May 14, 2023
Complete playlist below; tracks in yellow were cut for time.
-
Ironbound/Fancy Poultry, Suzanne Vega, 1987
- Small Blue Thing, Suzanne Vega, 1985
- For Free, Joni Mitchell, 1970
- Diamonds & Rust, Joan Baez, 1975
- My Father, Judy Collins, 1968
- My Father/Dialog, Nina Simone, 1971
- Bridges, Tracy Chapman, 1990
- Have You Ever, Brandi Carlile, 2007
- Weather, Meshell Ndegeocello, 2011
- This Old Town, Nanci Griffith, 1993
- A Sorta Fairytale, Tori Amos, 2002
- Georgia O, The Nields, 1998
- Firedoor - Worcester, Mass; Ani Difranco, 1997
- Dirty Computer, Janelle Monae, 2018
- Unfinished Life, Kate Wolf, 1981
- I’m Alive, Beth Ditto, 2018
- Who Knows Where the Time Goes—BBC Sessions 1971-73, Sandy Denny, 1974
- Nick of Time, Bonnie Raitt, 1989
- Spellbound, Judy Collins, 2022
- Travel So Far, Joan Armatrading, 1975
An artist somewhere on the spectrum between street busker and rock star, painter Josephine Halvorson starts off her show with two classic Suzanne Vega songs, chock full of observations, sensation, and a sense of place that is both specific and quotidian. They set the tone for our conversation about Halvorson's work, her background, the death of her father, and her recent show at Sikkema, Jenkins & Co. in New York City.
She describes her peripatetic process, which began when she was a teenager painting on Cape Cod: She goes out into the world to find her subjects, then makes her paintings in situ, working en plein air to capture a thing or a moment, usually quite close-up, and often in transition. We talk about what it’s actually like to paint outside as well as her love of artistic endeavors that happen in public, from murals and photography to hip hop and skateboarding.
Josephine discusses the technical problems of mixing color over time under changing conditions and why she switched from using oil paint on linen to acrylic gouache on a specially prepared ground.
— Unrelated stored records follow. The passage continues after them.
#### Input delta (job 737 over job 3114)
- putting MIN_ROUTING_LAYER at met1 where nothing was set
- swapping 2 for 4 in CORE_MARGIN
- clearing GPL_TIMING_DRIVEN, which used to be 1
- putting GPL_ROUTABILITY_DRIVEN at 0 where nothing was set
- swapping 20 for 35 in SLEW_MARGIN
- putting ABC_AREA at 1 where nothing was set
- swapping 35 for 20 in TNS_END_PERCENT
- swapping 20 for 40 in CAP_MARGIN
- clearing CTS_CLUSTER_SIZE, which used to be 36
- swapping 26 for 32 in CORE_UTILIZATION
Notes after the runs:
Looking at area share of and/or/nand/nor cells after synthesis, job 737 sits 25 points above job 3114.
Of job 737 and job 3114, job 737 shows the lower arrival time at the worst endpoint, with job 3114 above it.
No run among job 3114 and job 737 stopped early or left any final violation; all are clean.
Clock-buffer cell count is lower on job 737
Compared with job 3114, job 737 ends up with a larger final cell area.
==> run a <==
==> flow/design.v <==
module sensor_if(input sens_active,reset,clk,output passed);
reg [255-1:0] shift_reg;
reg compleated,uninterupted;
  always @(posedge clk) begin
  if(~reset && sens_active && ~uninterupted)begin
      shift_reg <= {shift_reg[255-2:0], sens_active};
      if(shift_reg[255-1])begin
        uninterupted = 1;
        shift_reg <= 0;
      end
    end  
    if(~reset && uninterupted && ~sens_active)begin
      shift_reg <= {shift_reg[255-2:0], ~sens_active};
    end if(uninterupted && shift_reg[255-1] && ~sens_active) begin
      compleated = 1;
    end
    if(reset) begin
      shift_reg <= 0;
      compleated = 0;
      uninterupted = 0;
    end
  end
  assign passed = compleated;
endmodule
==> flow/run.sh <==
#!/bin/bash
# the make line also repeats each setting of config.mk as NAME=value (left out here)
make -C /OpenROAD-flow-scripts/flow DESIGN_CONFIG=/design/flow/config.mk WORK_HOME=/design/flow/orfs CLKGATE_MAP_FILE= finish
==> flow/config.mk <==
export PLATFORM = sky130hd
export DESIGN_NAME = sensor_if
export DESIGN_NICKNAME = sensor_if
export VERILOG_FILES = /design/flow/design.v
export SDC_FILE = /design/flow/constraint.sdc
export NUM_CORES = 4
export LEC_CHECK = 0
export CAP_MARGIN = 20
export CORE_MARGIN = 2
export CORE_UTILIZATION = 40
export CTS_CLUSTER_SIZE = 78
export HOLD_SLACK_MARGIN = -0.07
export SLEW_MARGIN = 20
==> flow/constraint.sdc <==
create_clock -name core_clock -period 5.0 [get_ports {clk}]
set_input_delay 1.0000 -clock core_clock [delete_from_list [all_inputs] [get_ports {clk}]]
set_output_delay 1.0000 -clock core_clock [all_outputs]
set_load 0.01 [all_outputs]
==> run b: changes against run a <==
Settings changed: ABC_AREA set to 1, CORE_UTILIZATION 40 to 72, CTS_CLUSTER_SIZE 78 to unset, HOLD_SLACK_MARGIN -0.07 to unset.
==> flow/constraint.sdc (replaced) <==
create_clock -name core_clock -period 1.46 [get_ports {clk}]
set_input_delay 0.2920 -clock core_clock [delete_from_list [all_inputs] [get_ports {clk}]]
set_output_delay 0.2920 -clock core_clock [all_outputs]
set_load 0.01 [all_outputs]
==> run c: changes against run a <==
Settings changed: ABC_AREA set to 1, CORE_UTILIZATION 40 to 62, CTS_CLUSTER_SIZE 78 to 100, HOLD_SLACK_MARGIN -0.07 to unset, TNS_END_PERCENT set to 10.
==> flow/constraint.sdc (replaced) <==
create_clock -name core_clock -period 3.78 [get_ports {clk}]
set_input_delay 0.7560 -clock core_clock [delete_from_list [all_inputs] [get_ports {clk}]]
set_output_delay 0.7560 -clock core_clock [all_outputs]
set_load 0.01 [all_outputs]
==> run d: changes against run a <==
Settings changed: CORE_UTILIZATION 40 to 72, CTS_CLUSTER_SIZE 78 to unset, HOLD_SLACK_MARGIN -0.07 to unset, PLACE_DENSITY set to 0.95, SETUP_SLACK_MARGIN set to 0.22.
==> flow/constraint.sdc (replaced) <==
create_clock -name core_clock -period 1.43 [get_ports {clk}]
set_input_delay 0.2860 -clock core_clock [delete_from_list [all_inputs] [get_ports {clk}]]
set_output_delay 0.2860 -clock core_clock [all_outputs]
set_load 0.01 [all_outputs]
==> run summary <==
Notes on the physical implementation.

- In the final layout, flip-flops and latches occupy around 5100 um2.
- The met2 routing resource usage after global routing is about 22%, for reference.
- Of the total standard cell area in the layout, the multi-input combinational portion is 35.1%.
- In this run the full chip footprint comes out at around 24000 um2.
- The kind of end point of the critical path is a register, for reference.
- The met3 global-route usage is 2.22%, for reference.
- The sum of routed wire segments on met1 is between 8000 and 9000 um, for reference.
- The number of fillers in the final layout is 2246, for reference.
- The flow ran to the end and the layout has no timing, DRC or antenna violations.
- After Yosys synthesis, XOR and XNOR cells account for 0.0942% of the synthesized area.
- The finished layout reports a core utilization of around 45%.
- Summed over all sequential cells, the power is just over 2000 uW.
- The fraction of the mapped netlist area in compound gates is around 28%, for reference.
- By startpoint and endpoint, the worst setup path is classified as in2reg.
- The worst hold path terminates at shift_reg[187].
[end of results for run a]
==> run summary <==
Notes on the physical implementation.

- Looking at the hold checks, the worst path lands on shift_reg[86].
- The final timing report gives a worst setup slack of -701 ps.
- In the final layout, flip-flops and latches occupy 5150 um2.
- The fraction of the core area covered by cells at the end of the flow is 91.1%, for reference.
- In the final layout, multi-input gates take up 34.4% of the cell area.
- The sequential cell power is roughly 7200 uW, for reference.
- The flow ran to the end, but the layout failed its checks.
- Setup violations remaining at the end of the flow were counted as 213.
- The post-route report lists met1 wire length as approximately 12000 um.
- The layout checks failed on setup timing.
- For reference, compound AND-OR and OR-AND cells occupy approximately 28% of the area reported after synthesis.
- The kind of end point of the critical path is a register, for reference.
- For this run, global-route usage on met3 was measured as about 7.9%.
- The final layout report lists a filler cell count of between 300 and 400.
[end of results for run d]
==> run summary <==
Notes on the physical implementation.

- The chip area is roughly 27000 um2, for reference.
- At the end of the flow the core is filled with cells to 65.9%.
- The met3 global-route usage is roughly 2.7%, for reference.
- The worst setup path category is in2reg, for reference.
- The layout has 2366 filler cells.
- The net count after synthesis is approximately 2800.
- The worst hold path terminates at compleated.
- Summing the areas of all xor and xnor instances in the mapped netlist gives 0% of the synthesized area.
- STA classifies the critical path endpoint as a register.
- The met2 routing resource usage after global routing is 48.3%, for reference.
- The synthesis report gives the async set-or-reset register share as 0%.
- The multi-input gate share of the layout cell area is between 50% and 60%, for reference.
- In this run, the synthesized area fraction spent on AND-OR/OR-AND gates is recorded as less than 1%.
- According to the report, the first pass of detailed routing completed in 5 iterations.
- After synthesis the cells add up to approximately 16000 um2.
- The sequential cell power is 3050 uW, for reference.
- The run finished with no timing, DRC or antenna violations.
- The sequential cell area in the final layout is slightly above 5000 um2, for reference.
- In the final routing, the length of wire on met1 measures 16700 um.
- Looking at the post-CTS report, the setup buffer insertion count equals 0.
[end of results for run c]
==> run summary <==
Notes on the physical implementation.

- The flow ran to the end and the layout has no timing, DRC or antenna violations.
- For this run, global-route usage on met2 was measured as 59.5%.
- For this run, the share of the core covered by cells in the final layout is between 80% and 90%.
- The worst setup path is launched from a register.
- STA classifies the critical path endpoint as an output port.
- For met3 alone, demand over resource in global routing was under 10%.
- The chip area is between 20000 and 25000 um2, for reference.
- The sequential cell power is roughly 7900 uW, for reference.
- In the setup report, the worst path falls into the class reg2out.
- The fraction of the mapped netlist area in compound gates is less than 1%, for reference.
- The number of fillers in the final layout is between 1500 and 2000, for reference.
- The post-synthesis xor/xnor area fraction is 0%, for reference.
- Across the whole layout, storage elements account for about 5000 um2.
- In the per-layer breakdown of the detailed-route log, met1 shows 16600 um.
[end of results for run b]
Power figures rest on the tool's default switching activity, not on a simulated workload.
==> 05-11 <==
// PMPD
module PMPD(
    input wire clk,
    input wire rst_n,
    input wire sclk,
    input wire mosi,
    input wire ss,
    output wire miso,            
    output wire drive
);
Settings: LEC_CHECK=0, CAP_MARGIN=0, CELL_PAD_IN_SITES_GLOBAL_PLACEMENT=2, CORE_ASPECT_RATIO=0.8, CORE_MARGIN=9, CORE_UTILIZATION=70, GPL_ROUTABILITY_DRIVEN=0, GPL_TIMING_DRIVEN=0, HOLD_SLACK_MARGIN=-0.09, MAX_ROUTING_LAYER=met4, SLEW_MARGIN=30, TNS_END_PERCENT=15; clock period 12.8 ns.
run.sh (not shown) runs the stock make flow with config.mk's settings and CLKGATE_MAP_FILE=.
==> 04-13: changes against 05-11 <==
==> flow/config.mk (replaced) <==
export PLATFORM = sky130hd
export DESIGN_NAME = PMPD
export DESIGN_NICKNAME = PMPD
export VERILOG_FILES = /design/flow/design.v
export SDC_FILE = /design/flow/constraint.sdc
export NUM_CORES = 4
export LEC_CHECK = 0
export ABC_AREA = 1
export CAP_MARGIN = 20
export CORE_MARGIN = 2
export CORE_UTILIZATION = 72
export CTS_CLUSTER_DIAMETER = 394
export CTS_CLUSTER_SIZE = 10
export SLEW_MARGIN = 20
==> flow/constraint.sdc (replaced) <==
create_clock -name core_clock -period 4.45 [get_ports {clk}]
set_input_delay 0.8900 -clock core_clock [delete_from_list [all_inputs] [get_ports {clk}]]
set_output_delay 0.8900 -clock core_clock [all_outputs]
set_load 0.01 [all_outputs]
==> 09-10: changes against 05-11 <==
==> flow/config.mk (replaced) <==
export PLATFORM = sky130hd
export DESIGN_NAME = PMPD
export DESIGN_NICKNAME = PMPD
export VERILOG_FILES = /design/flow/design.v
export SDC_FILE = /design/flow/constraint.sdc
export NUM_CORES = 4
export LEC_CHECK = 0
export ABC_AREA = 1
export CAP_MARGIN = 20
export CORE_MARGIN = 2
export CORE_UTILIZATION = 60
export CTS_CLUSTER_SIZE = 98
export SLEW_MARGIN = 20
==> flow/constraint.sdc (replaced) <==
create_clock -name core_clock -period 6.87 [get_ports {clk}]
set_input_delay 1.3740 -clock core_clock [delete_from_list [all_inputs] [get_ports {clk}]]
set_output_delay 1.3740 -clock core_clock [all_outputs]
set_load 0.01 [all_outputs]
==> impl.org <==
#+TITLE: Flow metrics

** Floorplan
- Standard cell core area :: 137000 um2
- Before placement the cells fill 60.3% of the core.
- The vertical die dimension reported for this design is 375 um.

** Synthesis
- Before any placement, the netlist area is recorded as 82600 um2.
- Average size of a mapped cell :: 9.14 um2
- Post-Synth XOR/XNOR Area :: 1.76%
- Largest cells by area after synthesis :: sky130_fd_sc_hd__dfrtp_1, sky130_fd_sc_hd__nand2_1, sky130_fd_sc_hd__o21ai_0, sky130_fd_sc_hd__inv_1, sky130_fd_sc_hd__ha_1
- Simple logic cell fraction of the synthesized area :: 13.9%
- For reference, full adder, half adder and majority cells occupy 5.85% of the area reported after synthesis.
- Synth cell count leaders :: sky130_fd_sc_hd__nand2_1, sky130_fd_sc_hd__dfrtp_1, sky130_fd_sc_hd__o21ai_0
- Sequential cell area fraction in the yosys report :: 58.4%
- Unique cell types :: 58
- Cell count listed in synth_stat.txt :: 9036

** Status
- Outcome :: timing/DRC/antenna clean
That was 09-10.
==> impl.org <==
* Flow results

** Status
- Outcome :: aborted with a tool error
- Stop stage :: global placement without I/O (3_1_place_gp_skip_io)
- First error message :: [ERROR GPL-0301] Utilization 104.733 % exceeds 100%.

** Synthesis
- Average size of a mapped cell :: 14.0 um2
- The mapped netlist covers 82200 um2.
- Per the Yosys statistics, synthesis produced 5891 cells.
- The main area contributors are sky130_fd_sc_hd__dfrtp_1, sky130_fd_sc_hd__mux2_2, sky130_fd_sc_hd__ha_1, sky130_fd_sc_hd__fa_1, sky130_fd_sc_hd__inv_1.
- Synth cell count leaders :: sky130_fd_sc_hd__dfrtp_1, sky130_fd_sc_hd__mux2_2, sky130_fd_sc_hd__inv_1
- The cell-mix breakdown from Yosys lists the XOR/XNOR area share as 2.02%.

** Floorplan
- Die Y :: 324 um
- According to the floorplan report, the placeable core area is 116000 um2.
- Starting density of the core :: 71.1%
- Num rows :: 111
That was 05-11.
==> impl.org <==
#+TITLE: Flow metrics

** Status
- Outcome :: finished with violations
- Failed Checks :: negative setup slack

** Synthesis
- Cell count listed in synth_stat.txt :: 9036
- After synthesis, the mean cell area works out to 9.14 um2.
- Sorting the synthesized cells by area gives the leading types as sky130_fd_sc_hd__dfrtp_1, sky130_fd_sc_hd__nand2_1, sky130_fd_sc_hd__o21ai_0, sky130_fd_sc_hd__inv_1, sky130_fd_sc_hd__ha_1.
- Simple logic cell fraction of the synthesized area :: 13.9%
- Counting instances in the post-synthesis netlist gives the leading cell types as sky130_fd_sc_hd__nand2_1, sky130_fd_sc_hd__dfrtp_1, sky130_fd_sc_hd__o21ai_0.
- Per the synthesis report, the XOR/XNOR share of the synthesized area is 1.76%.
- Area of the mapped netlist :: 82600 um2

** Floorplan
- Starting density of the core :: 72.4%
- Measured along the y axis, the die boundary spans 343 um.

** STA
- Final setup violation count :: 18
- Once routing completed, OpenROAD measured the worst setup slack at -2.11 ns.
That was 04-13.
She explains the role ancient frescoes played in this technical transformation, and how funerary frescoes related to conditions of mourning and temporality. Traditional genres of memento mori, vanitas, and still life painting also relate to this history and take their place in the construction of Halvorson’s work.
This tender, all-women playlist is a reflection of the lifelong pursuits that Josephine has been engaged in. Whether she is painting out of a van or in the storied studios of the American Academy in Rome, Josephine Halvorson has a warm but relentless mission to convey the conditions of marking time.
︎
Josephine Halvorson (she/her) makes art that foregrounds firsthand experience and takes the form of painting, sculpture, and printmaking. Born in Brewster, Massachusetts, she studied at The Cooper Union (BFA 2003), Yale Norfolk (2002), and Columbia University (MFA 2007). In 2021, she was awarded a John Simon Guggenheim Fellowship. Halvorson is the recipient of major international residencies and fellowships: The US Fulbright to Vienna, Austria (2003-4), the Harriet Hale Woolley at the Fondation des États-Unis in Paris, France (2007-8), and was the first American pensionnaire at the French Academy in Rome at the Villa Medici (2014-15). Her work has been exhibited internationally and is represented by Sikkema Jenkins & Co., NY, and Peter Freeman, Paris. Selected exhibitions include SECCA (2015), Storm King Art Center (2016), the ICA Boston Foster Prize Exhibition (2019-20), and Ríos Intermitentes, a group exhibition curated by Magdalena Campos-Pons as part of the Havana Bienale (2019). In 2021 she presented a solo exhibition of site responsive work at the Georgia O’Keeffe Museum in Santa Fe, NM, where she was an artist in residence. Halvorson’s work and practice have been written about extensively and she is a subject of Art21’s documentary series New York Close Up. She is Professor of Art and Chair of Graduate Studies in Painting at Boston University and lives in western Massachusetts.